As work-groups are independent, they are executed concurrently by different
(hardware) threads. Therefore, the number of work-groups should be not
less than the number of compute units. To query the exact number of compute
units use clGetDeviceInfo
with the CL_DEVICE_MAX_COMPUTE_UNITS
parameter. A larger number of work-groups results in more flexibility
in scheduling, especially for kernels with small amount of computations,
for which the amount of work-groups can be up to 5-10 times more than
the number of compute units.
Also notice that in the opposite case, when the number of work-groups
is relatively small, in compare to, for example the value of CL_DEVICE_MAX_COMPUTE_UNITS
,
then even a small change in the work-groups amount can result in a significant
performance change.
For example, if you run a number of work-groups that equals to CL_DEVICE_MAX_COMPUTE_UNITS
,
then each compute unit process exactly one work-group. So in ideal conditions
all threads finish at the same time. Now consider the case, when work-group
size is changed, so that CL_DEVICE_MAX_COMPUTE_UNITS+1
work-groups
are executed instead. In such case, one thread does two times more job
than the others, which might double the overall execution time. Some inherent
threads divergence might hide the effect. The negative effect of “outstanding”

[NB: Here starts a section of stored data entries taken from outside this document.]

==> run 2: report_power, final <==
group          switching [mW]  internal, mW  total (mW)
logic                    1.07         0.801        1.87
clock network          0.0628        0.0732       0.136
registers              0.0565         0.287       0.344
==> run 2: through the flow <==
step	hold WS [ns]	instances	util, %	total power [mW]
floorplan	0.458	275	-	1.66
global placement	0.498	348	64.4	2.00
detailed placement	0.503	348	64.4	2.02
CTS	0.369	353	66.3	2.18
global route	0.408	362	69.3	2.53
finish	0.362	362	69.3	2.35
$ cat src/rtl/mips_exec_ctrl.sv
// MIPS execute-stage control: main decode, ALU control and ALU,
// all outputs registered for a fixed one-cycle latency.
module mips_exec_ctrl (
  input  logic        clock,
  input  logic        reset_n,
  input  logic [5:0]  opcode,
  input  logic [5:0]  funct,
  input  logic [31:0] operand_a,
  input  logic [31:0] operand_b,
  input  logic [31:0] imm,
  output logic [1:0]  wb,
  output logic [2:0]  m,
  output logic [3:0]  ex,
  output logic [3:0]  alu_ctl,
  output logic [31:0] alu_result,
  output logic        zero
);

  logic [1:0]  wb_d, wb_q;
  logic [2:0]  m_d, m_q;
  logic [3:0]  ex_d, ex_q;
  logic [3:0]  ctl_d, ctl_q;
  logic [31:0] res_d, res_q;
  logic        zero_d, zero_q;
  logic [1:0]  alu_op;
  logic [31:0] op_b;

  always_comb begin
    wb_d = 2'b00;
    m_d  = 3'b000;
    ex_d = 4'b0000;
    unique case (1'b1)
      (opcode == 6'b000000): begin
        wb_d = 2'b10;
        ex_d = 4'b1100;
      end
      (opcode == 6'b100011): begin
        wb_d = 2'b11;
        m_d  = 3'b010;
        ex_d = 4'b0001;
      end
      (opcode == 6'b101011): begin
        m_d  = 3'b001;
        ex_d = 4'b0001;
      end
      (opcode == 6'b000100): begin
        m_d  = 3'b100;
        ex_d = 4'b0010;
      end
      default: ;
    endcase
  end

  assign alu_op = ex_d[2:1];
  assign op_b   = ex_d[0] ? imm : operand_b;

  always_comb begin
    ctl_d = 4'b1111;
    unique case (alu_op)
      2'b00: ctl_d = 4'b0010;
      2'b01: ctl_d = 4'b0110;
      2'b10: begin
        unique case (funct)
          6'b100000: ctl_d = 4'b0010;
          6'b100010: ctl_d = 4'b0110;
          6'b100100: ctl_d = 4'b0000;
          6'b100101: ctl_d = 4'b0001;
          6'b101010: ctl_d = 4'b0111;
          6'b100111: ctl_d = 4'b1100;
          default:   ctl_d = 4'b1111;
        endcase
      end
      default: ctl_d = 4'b1111;
    endcase
  end

  always_comb begin
    res_d = 32'h0;
    unique case (ctl_d)
      4'b0000: res_d = operand_a & op_b;
      4'b0001: res_d = operand_a | op_b;
      4'b0010: res_d = operand_a + op_b;
      4'b0110: res_d = operand_a - op_b;
      4'b0111: res_d = {31'h0, $signed(operand_a) < $signed(op_b)};
      4'b1100: res_d = ~(operand_a | op_b);
      default: res_d = 32'h0;
    endcase
    zero_d = (res_d == 32'h0);
  end

  always_ff @(posedge clock) begin
    if (!reset_n) begin
      wb_q   <= '0;
      m_q    <= '0;
      ex_q   <= '0;
      ctl_q  <= '0;
      res_q  <= '0;
      zero_q <= 1'b0;
    end else begin
      wb_q   <= wb_d;
      m_q    <= m_d;
      ex_q   <= ex_d;
      ctl_q  <= ctl_d;
      res_q  <= res_d;
      zero_q <= zero_d;
    end
  end

  assign wb         = wb_q;
  assign m          = m_q;
  assign ex         = ex_q;
  assign alu_ctl    = ctl_q;
  assign alu_result = res_q;
  assign zero       = zero_q;

endmodule

$ cat config.mk
export PLATFORM = sky130hd
export DESIGN_NAME = mips_exec_ctrl
export DESIGN_NICKNAME = d
export VERILOG_FILES = /design/src/rtl/mips_exec_ctrl.sv
export SDC_FILE = /design/constraint.sdc
export NUM_CORES = 1
export LEC_CHECK = 0
export CAP_MARGIN = 20
export CELL_PAD_IN_SITES_DETAIL_PLACEMENT = 0
export CELL_PAD_IN_SITES_GLOBAL_PLACEMENT = 2
export CORE_MARGIN = 2
export CORE_UTILIZATION = 25
export CTS_CLUSTER_SIZE = 8
export DETAILED_ROUTE_END_ITERATION = 8
export DONT_BUFFER_PORTS = 1
export PLACE_DENSITY = 0.67
export REMOVE_ABC_BUFFERS = 1
export SLEW_MARGIN = 10
export SYNTH_ARGS = -nofsm -noshare
export SYNTH_HDL_FRONTEND = slang
export SYNTH_SLANG_ARGS = --single-unit
$ cat constraint.sdc
create_clock -name clock -period 5.1 [get_ports clock]
set_input_delay 0.765 -clock clock [delete_from_list [all_inputs] [get_ports clock]]
set_output_delay 0.765 -clock clock [all_outputs]
set_load 0.005 [all_outputs]
==> results of run 1 <==
-- path summary, 6_finish.rpt --
| path | to | slack (ps) | cells after the start |
|---|---|---|---|
| worst max-delay path | zero | 350 | 16 |
| worst min-delay path | wb[0] | 540 | 1 |
-- cell families (layout without fill, tap and decap cells) --
kind of cell / count (synthesis) / in the layout / share of synthesized area, %
and+or+nand+nor: 321 / 321 / 21.2
DFF: 44 / 44 / 11.8
muxes: 42 / 42 / 6.18
xor gates and xnor gates: 32 / 32 / 3.74
buffers and inverters: 156 / 179 / 8.53
AOI/OAI and AO/OA: 322 / 322 / 30.3
adders and majority gates: 108 / 108 / 18.2
-- per-layer routing --
metal / routed length (um) / GRT usage [%] / up-vias
li1: - / - / 3744
met4: 670 / 4.75 / 0
met5: 0 / 0 / -
met1: 14500 / 27.4 / 3742
met2: 13700 / 30.6 / 314
met3: 2380 / 3.16 / 41
-- where the power goes --
part / internal (uW) / switching [uW] / leakage (uW)
logic: 348 / 507 / 0.00326
registers: 379 / 19.6 / 0.000364
clock network: 231 / 150 / 0.0000808
total: 959 / 676 / 0.00370
-- flip-flops by register name, summed over array words and instances (netlist names) --
| register | count |
|---|---|
| wb | 2 |
| zero | 1 |
| alu_result | 32 |
| m | 2 |
| ex | 3 |
| alu_ctl | 4 |
-- cell type report --
type	count	area, sq um
fillers	3297	21100
multi-input cells	825	5980
flip-flops and latches	44	881
repair buffers	71	558
well taps	390	488
inverters	100	375
clock buffers	6	129
clock inverters	2	35.0
-- worst max-delay path, cell delays in order --
cell and delay (ps):
nor2_1 140, nand4_1 300, buf_12 260, mux2_2 280, inv_1 80, ha_1 300, nand2b_4 180, a2111o_1 490
and3_1 250, a221o_1 330, a222oi_1 430, nand4_1 160, nor4_1 360, and4bb_1 300, o2111ai_1 140, nor3_2 200
-- cells in the final DEF, fill, tap and decap left out, types with 8 or more instances in the layout --
| master | n |
|---|---|
| a221o_1 | 8 |
| nand2b_1 | 12 |
| nand4_1 | 15 |
| nand3_1 | 18 |
| or2_2 | 8 |
| a31oi_1 | 12 |
| xnor2_1 | 27 |
| o21ai_0 | 55 |
| o221ai_1 | 12 |
| nand2_1 | 65 |
| nor3_1 | 25 |
| a211oi_1 | 18 |
| ha_1 | 106 |
| dfxtp_1 | 44 |
| and3_1 | 8 |
| a21o_1 | 18 |
| a21oi_1 | 69 |
| o211ai_1 | 11 |
| mux2_2 | 34 |
| inv_1 | 99 |
| nor4_1 | 12 |
| buf_4 | 69 |
| nor2b_1 | 17 |
| nor2_1 | 103 |
| and2_1 | 11 |
| o31ai_1 | 10 |
| a22oi_1 | 16 |
| mux2i_1 | 8 |
-- metrics by stage --
step | TNS, ps | power [uW] | util [%] | hold WS (ps)
2_1_floorplan | -217 | 948 | - | 837
3_3_place_gp | 0 | 1250 | 28.0 | 841
3_5_place_dp | 0 | 1250 | 28.0 | 854
4_1_cts | 0 | 1630 | 28.6 | 535
5_1_grt | 0 | 1740 | 28.6 | 536
6_report | 0 | 1630 | 28.6 | 541
==> summary.md, run 1 <==
| Metric | Value |
|---|---|
| DR vias | `7841` |
| Synth top area share | `17.7%` |
| IO Pins | `156` |
| Share of cells above drive strength 1 | `14.0%` |
| Cells after synthesis | `approximately 1000` |
| # rows | `63` |
| Crit. Startpoint | `opcode[2]` |
| Crit share post-route | `93.1%` |
| Via/cell ratio | `5.45` |
| Static Leak | `approximately 0.0037 uW` |
| Dpl cells | `1430` |
| Max-cap violation count | `0` |
| 1st-pass router iterations | `7` |
| Antenna violations before repair | `0` |
| Crit. End Element | `register` |
| Height of the die | `177 um` |
| Largest net degree at the start of global routing | `34` |
| Core Area | `29600 sq um` |
| Fin. max-slew vios | `0` |
| Number of inserted diodes | `0` |
| Routability Congestion | `between 0.8 and 0.9` |
| Post-route cell area | `8450 sq um` |
| Worst Slack Setup Final | `around 350 ps` |
| Post-synth EDFFs | `0` |
| Post-route ant nets | `0` |
| TritonCTS clock tree | `built` |
| CTS max path bufs | `2` |
| Synth area leader | `ha_1` |
| Peak VDD IR | `0.111 mV` |
| Synth-to-Final Area Change | `12.8%` |
| CTS Buf Count | `5` |
| Class of the most critical setup path | `in -> reg` |
| Die area | `31400 sq um` |
| RSZ-0062 raised after global routing | `no` |
| GRT overflow | `0` |
| Post-cts resize count | `0` |
| Synth Warn # | `0` |
| Synth cell count leaders | `ha_1 (106), nor2_1 (104), inv_1 (99)` |
| Total global-route track usage | `~19%` |
| First-pass GRT wire length | `46500 um` |
| Initial DRC Count | `slightly above 700` |
| Min Clock Period, post-route | `4750 ps` |
| Clk root buf | `clkbuf_16` |
| Initial Util | `25.3%` |
| Actual slew at the worst max-slew pin | `1060 ps` |
| Post-DP HPWL | `25200 um` |
| Worst path required time | `5330 ps` |
| Fin cells | `1438` |
| Buffers on Ports | `0` |
| Synth Area per Inst | `7.31 sq um` |
| Worst Path Arrival | `4970 ps` |
| Hold_sp | `opcode[3]` |
| Crit Path Max Fanout | `13` |
| Slew margin rel. | `between 20 and 30%` |
| Post-synth cell types | `86` |
| Ys async rst share | `0%` |
| Final count of hold timing violations | `0` |
| CP startpoint kind | `input pin` |
| Dominant cells by area after synthesis | `ha_1 (18%), dfxtp_1 (12%), nor2_1 (5.2%), mux2_2 (5.1%), inv_1 (5.0%)` |
| Setup violators final | `0` |
| Top-count cell post-synth | `ha_1` |
| WL final | `31200 um` |
| Clock Pin Slew Worst Setup and Hold Paths | `~70 ps` |
| Total clock sinks | `44` |
| Htree depth | `2` |
| Outcome | `completed` |
| Vias in the first global route | `7519` |
| Prevailing post-synth register cell | `dfxtp_1` |
| Die Wd | `177 um` |
| Sequential element share of the synthesized area | `11.8%` |
| Hold/Removal Path Class | `in -> reg` |
| Hold_buf cts | `0` |
| Layout Nets | `1265` |
| Pwr per Cell Area | `193 nW/um^2` |
| Mapped Area | `7490 sq um` |
| Yosys reg bits | `between 40 and 50` |
| Setup Buffers After CTS | `0` |
| Max frequency | `211 MHz` |
| Placed Instance Area | `~8300 sq um` |
| Worst slack after detailed placement | `~60 ps` |
| WL per Instance | `21.7 um` |
| DRC | `0` |
(Power assumes the default switching activity.)
==> run 2: changes to the inputs <==
--- a/config.mk
+++ b/config.mk
@@ -5,6 +5,7 @@
 export SDC_FILE = /design/constraint.sdc
 export NUM_CORES = 1
 export LEC_CHECK = 0
+export ABC_AREA = 0
 export CAP_MARGIN = 20
 export CELL_PAD_IN_SITES_DETAIL_PLACEMENT = 0
 export CELL_PAD_IN_SITES_GLOBAL_PLACEMENT = 2
==> results of run 2 <==
No change in the layout: final DEF, timing and power equal those of run 1.
==> patch, RTL diff (settings of run 2) <==
`ex_q` no longer has a reset.
--- a/src/rtl/mips_exec_ctrl.sv
+++ b/src/rtl/mips_exec_ctrl.sv
@@ -92,18 +92,20 @@
     if (!reset_n) begin
       wb_q   <= '0;
       m_q    <= '0;
-      ex_q   <= '0;
       ctl_q  <= '0;
       res_q  <= '0;
       zero_q <= 1'b0;
     end else begin
       wb_q   <= wb_d;
       m_q    <= m_d;
-      ex_q   <= ex_d;
       ctl_q  <= ctl_d;
       res_q  <= res_d;
       zero_q <= zero_d;
     end
+  end
+
+  always_ff @(posedge clock) begin
+    ex_q <= ex_d;
   end
 
   assign wb         = wb_q;
Behaviour: not the same (a bounded check fails within 4 cycles, from zero or initial values and one cycle with reset_n low).
==> patch against run 2 <==
- area after synthesis is 4.8% lower
- design area is 4.1% lower
- non-clock buffer count decreased by 2
- global-route usage down 1.5 points
- routed wire length shrank 11%
- critical endpoint unchanged
- clock power increased by 2%
- setup slack better by 0.0085 ns
- total power is 3.1% lower
- sequential cell count did not move
==> patch: results <==
INSERT INTO impl_metrics (metric_group, metric, value, unit) VALUES
('yosys', 'synth_cell_types', '80', ''),
('critical_path', 'worst-endpoint-arrival', '4.98', 'ns'),
('yosys', 'synth_compound_area_share', '26.83', '%'),
('critical_path', 'start_point_of_the_critical_path', 'opcode[4]', ''),
('cells_and_area', 'final.fill_count', '3109', ''),
('pwr', 'p_int', '0.0009467', 'W'),
('placement', 'globalplace.congestion', '0.8805', ''),
('pwr', 'p_leak', '3.655', 'nW'),
('status', 'status', 'complete, no violations', ''),
('critical_path', 'crit_slowest_cell', 'nor4_1', ''),
('cells_and_area', 'layout-drive-gt1-share', '13.22', '%'),
('placement', 'detailed_placer_s_ending_hpwl', '22.70', 'mm'),
('route', 'via_per_inst', '5.159', ''),
('critical_path', 'crit_family', 'compound AO/OA/AOI/OAI gates', ''),
('cells_and_area', 'final_net_count', '1200', ''),
('pwr', 'clock_power_share', '24.6', '%'),
('cells_and_area', 'finish.cell_count_without_fillers', '1361', ''),
('yosys', 'ys_top_cells_by_count', 'ha_1 (106), inv_1 (91), nor2_1 (75), a21oi_1 (74), nand2_1 (55)', ''),
('yosys', 'synth_mux_area_share', '6.067', '%'),
('global_route', 'global_route.usage.total', '17.90', '%'),
('global_route', 'grt_max_degree', '40', ''),
('pwr', 'comb_cell_power', '0.000794', 'W'),
('global_route', 'first_pass_grt_wire_length', '42.32', 'mm'),
('yosys', 'synthCells', '957', ''),
('route', 'detail_route.wl_per_cell', '20.32', 'um'),
('route', 'dr.pass1.iters', '5', '');
patch: changes by cell type after synthesis, moves of 13 or more:
cell,delta
xor2_1,+35
xnor2_1,-13
nor2_1,-29
nor3_1,-13
o21ai_0,-13
a22oi_1,-14
patch: worst max-delay path by stage:
stage | endpoint | cells after the start | slack (ns)
2_1_floorplan | zero | 16 | -0.66
3_3_place_gp | zero | 18 | 0.01
3_5_place_dp | zero | 18 | 0.04
4_1_cts | zero | 18 | 0.35
5_1_grt | zero | 18 | 0.07
6_report | zero | 18 | 0.36
patch: area by class of cell:
cell class	instances	area, um^2	area share (%)
multi-input combinational	771	5717	70.52
sequential	44	880.8	10.87
timing repair buffer	69	530.5	6.544
tap	378	473.0	5.834
inverter	91	341.6	4.214
clock buffer	6	128.9	1.590
clock inverter	2	35.03	0.4322
patch: per-layer routing:
metal	track usage [%]	wire (um)	share of wire [%]
met1	23.83	12660	46
met3	2.990	1652	6.0
met2	31.10	13160	48
met4	2.119	184	0.67
met5	0	0	0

work-groups is less and less pronounced as the number of work-groups grows,
since imbalance is decreasing at a same pace.
You should keep the number of work-groups bigger than the number of compute units, or at least equal to the number of compute units.
To achieve better performance and parallelism between work-groups, ensure that execution of a work-group takes more than 100,000 clock cycles. A smaller value increases the proportion of switching overhead compared to actual work.